(PROBLEM DETAILS):
List each line of the data that holds the string "negedge".

# # # # # # #

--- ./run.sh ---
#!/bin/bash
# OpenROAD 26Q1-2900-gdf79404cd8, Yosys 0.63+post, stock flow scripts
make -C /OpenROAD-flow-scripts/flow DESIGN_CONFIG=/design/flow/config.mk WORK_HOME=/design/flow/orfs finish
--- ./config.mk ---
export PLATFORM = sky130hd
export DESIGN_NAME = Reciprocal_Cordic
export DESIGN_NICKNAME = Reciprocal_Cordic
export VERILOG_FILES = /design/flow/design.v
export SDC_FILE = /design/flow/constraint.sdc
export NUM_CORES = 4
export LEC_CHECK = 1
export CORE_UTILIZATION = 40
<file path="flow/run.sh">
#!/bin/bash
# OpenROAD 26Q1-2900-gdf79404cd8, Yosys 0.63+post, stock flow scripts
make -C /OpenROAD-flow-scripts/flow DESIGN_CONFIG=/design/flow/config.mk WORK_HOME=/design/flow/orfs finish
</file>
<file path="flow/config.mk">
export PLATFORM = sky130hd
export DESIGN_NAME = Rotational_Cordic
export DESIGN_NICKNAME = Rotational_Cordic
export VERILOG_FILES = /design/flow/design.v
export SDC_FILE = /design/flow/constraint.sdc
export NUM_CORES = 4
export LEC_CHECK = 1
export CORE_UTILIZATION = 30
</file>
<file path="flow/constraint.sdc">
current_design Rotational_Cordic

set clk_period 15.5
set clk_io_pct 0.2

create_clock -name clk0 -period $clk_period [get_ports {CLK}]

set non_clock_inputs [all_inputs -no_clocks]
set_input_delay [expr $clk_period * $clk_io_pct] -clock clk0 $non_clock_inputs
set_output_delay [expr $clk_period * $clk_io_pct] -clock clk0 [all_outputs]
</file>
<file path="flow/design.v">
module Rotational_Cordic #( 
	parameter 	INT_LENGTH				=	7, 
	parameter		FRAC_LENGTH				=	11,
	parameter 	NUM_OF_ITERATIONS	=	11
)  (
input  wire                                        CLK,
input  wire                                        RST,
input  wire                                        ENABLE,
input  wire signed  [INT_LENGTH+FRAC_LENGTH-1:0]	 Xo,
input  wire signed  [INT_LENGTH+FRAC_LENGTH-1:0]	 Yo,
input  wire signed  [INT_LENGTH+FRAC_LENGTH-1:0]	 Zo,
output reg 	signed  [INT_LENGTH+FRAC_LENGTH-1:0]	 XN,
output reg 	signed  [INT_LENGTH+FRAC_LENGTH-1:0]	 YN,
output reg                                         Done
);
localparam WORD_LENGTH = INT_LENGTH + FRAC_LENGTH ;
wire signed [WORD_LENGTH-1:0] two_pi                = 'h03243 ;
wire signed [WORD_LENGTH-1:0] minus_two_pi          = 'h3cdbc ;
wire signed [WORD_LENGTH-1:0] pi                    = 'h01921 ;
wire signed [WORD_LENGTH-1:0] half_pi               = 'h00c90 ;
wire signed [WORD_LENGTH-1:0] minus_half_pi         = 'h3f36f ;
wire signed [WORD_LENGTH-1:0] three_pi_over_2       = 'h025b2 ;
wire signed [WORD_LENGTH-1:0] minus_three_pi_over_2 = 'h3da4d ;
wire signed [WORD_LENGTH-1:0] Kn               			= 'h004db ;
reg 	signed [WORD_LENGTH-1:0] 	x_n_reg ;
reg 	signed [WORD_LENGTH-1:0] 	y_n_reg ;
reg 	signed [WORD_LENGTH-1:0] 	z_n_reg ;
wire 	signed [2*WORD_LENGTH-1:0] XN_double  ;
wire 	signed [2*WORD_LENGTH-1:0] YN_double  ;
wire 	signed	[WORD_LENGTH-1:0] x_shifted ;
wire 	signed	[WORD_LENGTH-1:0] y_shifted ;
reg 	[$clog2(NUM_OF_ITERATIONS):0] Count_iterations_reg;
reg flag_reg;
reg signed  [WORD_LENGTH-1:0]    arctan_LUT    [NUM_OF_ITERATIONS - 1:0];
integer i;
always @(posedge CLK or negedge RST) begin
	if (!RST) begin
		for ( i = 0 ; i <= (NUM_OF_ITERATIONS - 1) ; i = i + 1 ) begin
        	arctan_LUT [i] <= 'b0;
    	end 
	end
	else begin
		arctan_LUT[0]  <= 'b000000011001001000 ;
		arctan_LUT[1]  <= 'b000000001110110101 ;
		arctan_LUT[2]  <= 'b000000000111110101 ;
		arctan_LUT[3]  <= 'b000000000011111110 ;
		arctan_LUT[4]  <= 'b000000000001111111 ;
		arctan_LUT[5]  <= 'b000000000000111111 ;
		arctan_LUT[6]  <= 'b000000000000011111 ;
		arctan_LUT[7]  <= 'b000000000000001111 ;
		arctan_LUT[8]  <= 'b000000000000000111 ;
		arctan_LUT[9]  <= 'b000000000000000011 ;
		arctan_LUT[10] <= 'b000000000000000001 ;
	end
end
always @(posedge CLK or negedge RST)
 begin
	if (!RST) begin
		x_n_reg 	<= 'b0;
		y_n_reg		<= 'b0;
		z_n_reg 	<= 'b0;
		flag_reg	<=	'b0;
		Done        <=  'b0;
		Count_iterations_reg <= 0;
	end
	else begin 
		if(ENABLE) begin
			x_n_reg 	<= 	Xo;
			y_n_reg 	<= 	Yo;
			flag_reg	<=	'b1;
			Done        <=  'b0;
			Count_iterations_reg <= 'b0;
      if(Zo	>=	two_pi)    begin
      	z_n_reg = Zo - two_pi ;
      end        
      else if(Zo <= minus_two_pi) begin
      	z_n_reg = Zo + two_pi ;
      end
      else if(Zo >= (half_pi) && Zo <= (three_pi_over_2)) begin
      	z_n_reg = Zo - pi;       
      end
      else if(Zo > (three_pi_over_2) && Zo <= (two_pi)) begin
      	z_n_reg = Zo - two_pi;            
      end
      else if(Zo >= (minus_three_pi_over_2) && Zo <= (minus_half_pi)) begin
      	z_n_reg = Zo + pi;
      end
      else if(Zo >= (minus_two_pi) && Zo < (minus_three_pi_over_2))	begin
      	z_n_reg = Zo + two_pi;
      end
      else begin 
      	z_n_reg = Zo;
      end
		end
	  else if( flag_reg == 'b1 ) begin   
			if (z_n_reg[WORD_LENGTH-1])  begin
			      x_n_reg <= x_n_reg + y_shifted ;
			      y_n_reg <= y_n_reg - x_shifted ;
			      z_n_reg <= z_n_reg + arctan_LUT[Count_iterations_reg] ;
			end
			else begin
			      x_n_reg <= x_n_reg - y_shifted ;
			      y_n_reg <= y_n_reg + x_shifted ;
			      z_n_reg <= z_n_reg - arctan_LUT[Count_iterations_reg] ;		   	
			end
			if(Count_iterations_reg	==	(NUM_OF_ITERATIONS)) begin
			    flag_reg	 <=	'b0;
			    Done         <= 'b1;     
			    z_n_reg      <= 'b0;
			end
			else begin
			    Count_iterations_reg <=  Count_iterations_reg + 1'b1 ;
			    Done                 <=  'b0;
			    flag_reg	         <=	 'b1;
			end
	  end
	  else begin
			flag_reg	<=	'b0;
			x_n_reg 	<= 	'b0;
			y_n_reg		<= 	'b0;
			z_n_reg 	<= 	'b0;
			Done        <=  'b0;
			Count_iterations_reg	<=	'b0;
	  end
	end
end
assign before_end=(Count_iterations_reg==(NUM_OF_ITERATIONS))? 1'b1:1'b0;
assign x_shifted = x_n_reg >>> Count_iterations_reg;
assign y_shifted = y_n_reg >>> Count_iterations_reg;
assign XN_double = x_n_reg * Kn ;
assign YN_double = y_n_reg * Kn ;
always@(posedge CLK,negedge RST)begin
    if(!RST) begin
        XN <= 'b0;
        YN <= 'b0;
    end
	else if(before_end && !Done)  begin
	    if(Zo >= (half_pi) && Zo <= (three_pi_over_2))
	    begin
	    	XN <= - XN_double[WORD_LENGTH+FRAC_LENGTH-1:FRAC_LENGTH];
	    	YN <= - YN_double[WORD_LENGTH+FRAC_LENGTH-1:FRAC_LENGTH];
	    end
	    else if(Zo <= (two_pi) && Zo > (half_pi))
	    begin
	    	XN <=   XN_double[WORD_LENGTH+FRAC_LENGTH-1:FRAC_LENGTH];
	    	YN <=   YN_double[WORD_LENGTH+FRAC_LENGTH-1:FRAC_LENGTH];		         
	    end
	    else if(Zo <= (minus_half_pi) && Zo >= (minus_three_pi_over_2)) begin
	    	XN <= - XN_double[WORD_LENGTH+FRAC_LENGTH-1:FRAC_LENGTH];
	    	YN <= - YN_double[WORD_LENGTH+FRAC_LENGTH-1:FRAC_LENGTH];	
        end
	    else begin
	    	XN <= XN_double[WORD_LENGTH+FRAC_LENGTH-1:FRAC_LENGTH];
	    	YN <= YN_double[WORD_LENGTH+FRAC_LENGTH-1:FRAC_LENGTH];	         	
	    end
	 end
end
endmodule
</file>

# # # # # # #

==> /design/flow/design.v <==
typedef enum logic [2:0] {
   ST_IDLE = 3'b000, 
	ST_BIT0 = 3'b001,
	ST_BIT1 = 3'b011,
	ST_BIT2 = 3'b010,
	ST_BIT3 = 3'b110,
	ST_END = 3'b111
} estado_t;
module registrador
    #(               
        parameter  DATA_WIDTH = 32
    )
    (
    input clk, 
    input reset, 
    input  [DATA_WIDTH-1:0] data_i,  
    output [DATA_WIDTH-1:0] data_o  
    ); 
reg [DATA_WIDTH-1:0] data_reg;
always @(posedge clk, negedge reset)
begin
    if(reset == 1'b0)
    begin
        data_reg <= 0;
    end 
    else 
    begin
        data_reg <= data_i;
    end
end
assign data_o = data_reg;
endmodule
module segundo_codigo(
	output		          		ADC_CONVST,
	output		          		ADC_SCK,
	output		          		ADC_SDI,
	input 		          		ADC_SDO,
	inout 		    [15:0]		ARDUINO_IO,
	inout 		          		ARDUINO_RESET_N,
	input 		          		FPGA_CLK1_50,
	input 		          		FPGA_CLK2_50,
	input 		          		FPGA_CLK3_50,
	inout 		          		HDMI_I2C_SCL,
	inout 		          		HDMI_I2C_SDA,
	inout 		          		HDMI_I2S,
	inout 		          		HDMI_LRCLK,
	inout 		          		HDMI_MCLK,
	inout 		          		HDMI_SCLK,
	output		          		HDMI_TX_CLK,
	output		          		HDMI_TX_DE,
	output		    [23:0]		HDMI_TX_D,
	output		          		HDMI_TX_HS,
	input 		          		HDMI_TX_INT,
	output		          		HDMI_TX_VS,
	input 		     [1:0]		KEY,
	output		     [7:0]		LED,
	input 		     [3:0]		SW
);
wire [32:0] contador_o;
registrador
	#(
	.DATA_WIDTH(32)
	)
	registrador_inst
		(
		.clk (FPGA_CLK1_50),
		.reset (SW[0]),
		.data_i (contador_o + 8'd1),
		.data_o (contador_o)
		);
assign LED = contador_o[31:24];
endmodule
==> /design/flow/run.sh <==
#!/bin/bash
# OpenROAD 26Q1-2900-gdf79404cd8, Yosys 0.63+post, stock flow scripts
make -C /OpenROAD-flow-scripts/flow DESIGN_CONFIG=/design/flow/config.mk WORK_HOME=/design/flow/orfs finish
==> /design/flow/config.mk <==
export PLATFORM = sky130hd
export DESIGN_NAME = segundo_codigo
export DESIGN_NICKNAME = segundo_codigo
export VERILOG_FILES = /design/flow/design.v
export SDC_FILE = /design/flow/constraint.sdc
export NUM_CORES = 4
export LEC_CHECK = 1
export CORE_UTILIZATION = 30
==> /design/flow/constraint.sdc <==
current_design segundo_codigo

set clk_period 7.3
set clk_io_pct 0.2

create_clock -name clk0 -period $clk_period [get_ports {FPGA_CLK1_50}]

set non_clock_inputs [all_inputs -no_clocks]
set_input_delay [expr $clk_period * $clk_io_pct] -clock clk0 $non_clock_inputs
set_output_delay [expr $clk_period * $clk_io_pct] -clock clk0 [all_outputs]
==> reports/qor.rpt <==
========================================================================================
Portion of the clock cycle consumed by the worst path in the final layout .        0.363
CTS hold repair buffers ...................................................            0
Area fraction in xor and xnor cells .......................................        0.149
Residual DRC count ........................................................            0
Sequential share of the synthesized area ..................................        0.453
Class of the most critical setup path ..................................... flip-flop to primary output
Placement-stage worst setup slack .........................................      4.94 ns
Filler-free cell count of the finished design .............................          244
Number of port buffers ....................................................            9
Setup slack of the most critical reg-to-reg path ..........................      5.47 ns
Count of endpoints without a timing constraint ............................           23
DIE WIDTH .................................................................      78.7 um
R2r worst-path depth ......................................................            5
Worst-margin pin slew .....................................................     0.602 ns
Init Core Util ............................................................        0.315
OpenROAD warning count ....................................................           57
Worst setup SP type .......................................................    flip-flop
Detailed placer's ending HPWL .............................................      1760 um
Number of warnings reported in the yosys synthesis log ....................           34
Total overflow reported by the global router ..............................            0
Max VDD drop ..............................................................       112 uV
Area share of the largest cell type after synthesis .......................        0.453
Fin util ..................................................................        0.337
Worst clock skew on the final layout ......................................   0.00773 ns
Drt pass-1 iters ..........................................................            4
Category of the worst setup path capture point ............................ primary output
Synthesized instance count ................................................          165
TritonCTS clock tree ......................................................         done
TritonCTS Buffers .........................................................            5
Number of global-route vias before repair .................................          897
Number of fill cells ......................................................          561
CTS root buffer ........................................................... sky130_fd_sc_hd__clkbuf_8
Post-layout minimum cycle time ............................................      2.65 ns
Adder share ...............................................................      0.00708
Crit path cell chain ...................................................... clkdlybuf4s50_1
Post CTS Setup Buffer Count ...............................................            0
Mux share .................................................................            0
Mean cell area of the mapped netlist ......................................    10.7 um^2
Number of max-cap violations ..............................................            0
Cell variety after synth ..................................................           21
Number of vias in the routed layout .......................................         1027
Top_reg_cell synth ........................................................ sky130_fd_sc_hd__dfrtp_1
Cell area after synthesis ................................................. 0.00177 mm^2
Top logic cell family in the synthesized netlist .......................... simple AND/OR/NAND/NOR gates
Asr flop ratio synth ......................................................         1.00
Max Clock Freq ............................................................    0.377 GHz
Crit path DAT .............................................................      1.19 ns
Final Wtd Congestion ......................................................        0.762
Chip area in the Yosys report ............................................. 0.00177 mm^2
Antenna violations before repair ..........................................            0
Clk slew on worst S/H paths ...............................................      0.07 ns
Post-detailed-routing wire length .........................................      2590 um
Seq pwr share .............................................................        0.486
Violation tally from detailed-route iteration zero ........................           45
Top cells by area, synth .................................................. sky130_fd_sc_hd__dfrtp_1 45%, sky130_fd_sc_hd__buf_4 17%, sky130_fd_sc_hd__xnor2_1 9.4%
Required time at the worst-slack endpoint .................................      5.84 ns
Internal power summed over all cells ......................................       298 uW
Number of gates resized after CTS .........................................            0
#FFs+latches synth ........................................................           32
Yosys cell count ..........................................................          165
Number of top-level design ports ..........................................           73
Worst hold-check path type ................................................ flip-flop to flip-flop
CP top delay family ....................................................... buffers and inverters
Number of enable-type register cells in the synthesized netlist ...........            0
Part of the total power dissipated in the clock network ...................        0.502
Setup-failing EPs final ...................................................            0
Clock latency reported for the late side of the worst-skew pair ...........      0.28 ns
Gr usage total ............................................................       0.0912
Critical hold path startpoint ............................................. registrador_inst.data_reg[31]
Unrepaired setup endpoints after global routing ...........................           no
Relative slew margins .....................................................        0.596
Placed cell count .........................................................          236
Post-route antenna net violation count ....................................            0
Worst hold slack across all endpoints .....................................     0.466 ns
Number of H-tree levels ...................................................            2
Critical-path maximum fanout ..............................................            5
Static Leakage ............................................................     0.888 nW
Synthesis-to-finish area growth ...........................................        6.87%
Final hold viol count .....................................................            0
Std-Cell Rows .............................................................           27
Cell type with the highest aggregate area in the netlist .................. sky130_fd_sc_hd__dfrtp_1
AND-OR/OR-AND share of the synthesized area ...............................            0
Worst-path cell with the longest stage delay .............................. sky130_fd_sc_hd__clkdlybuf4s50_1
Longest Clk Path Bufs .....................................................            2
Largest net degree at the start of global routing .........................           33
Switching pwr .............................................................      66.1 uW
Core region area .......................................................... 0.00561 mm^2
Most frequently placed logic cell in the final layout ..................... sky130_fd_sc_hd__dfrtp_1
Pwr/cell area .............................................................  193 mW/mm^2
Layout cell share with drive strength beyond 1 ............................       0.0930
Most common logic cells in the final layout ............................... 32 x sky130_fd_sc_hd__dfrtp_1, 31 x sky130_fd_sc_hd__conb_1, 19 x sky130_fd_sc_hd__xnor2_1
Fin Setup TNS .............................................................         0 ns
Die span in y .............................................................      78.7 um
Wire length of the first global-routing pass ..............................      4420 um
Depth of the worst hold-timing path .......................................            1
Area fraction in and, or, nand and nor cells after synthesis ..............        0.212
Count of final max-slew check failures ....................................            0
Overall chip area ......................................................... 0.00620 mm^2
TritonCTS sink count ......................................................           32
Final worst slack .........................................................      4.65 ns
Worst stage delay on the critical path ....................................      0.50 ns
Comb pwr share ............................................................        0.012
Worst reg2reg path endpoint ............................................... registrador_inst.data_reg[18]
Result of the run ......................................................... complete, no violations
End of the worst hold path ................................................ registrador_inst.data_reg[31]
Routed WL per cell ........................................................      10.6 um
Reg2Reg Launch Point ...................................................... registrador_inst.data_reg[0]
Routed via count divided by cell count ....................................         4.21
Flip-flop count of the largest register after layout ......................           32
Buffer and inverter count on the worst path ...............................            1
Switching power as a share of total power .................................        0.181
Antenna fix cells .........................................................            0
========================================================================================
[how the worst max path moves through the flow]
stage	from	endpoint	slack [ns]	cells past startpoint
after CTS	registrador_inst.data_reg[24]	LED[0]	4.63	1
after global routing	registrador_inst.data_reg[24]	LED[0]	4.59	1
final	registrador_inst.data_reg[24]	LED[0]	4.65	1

# # # # # # #

(OUTPUT BELOW):
always @(posedge CLK or negedge RST) begin
always @(posedge CLK or negedge RST)
always@(posedge CLK,negedge RST)begin
always @(posedge clk, negedge reset)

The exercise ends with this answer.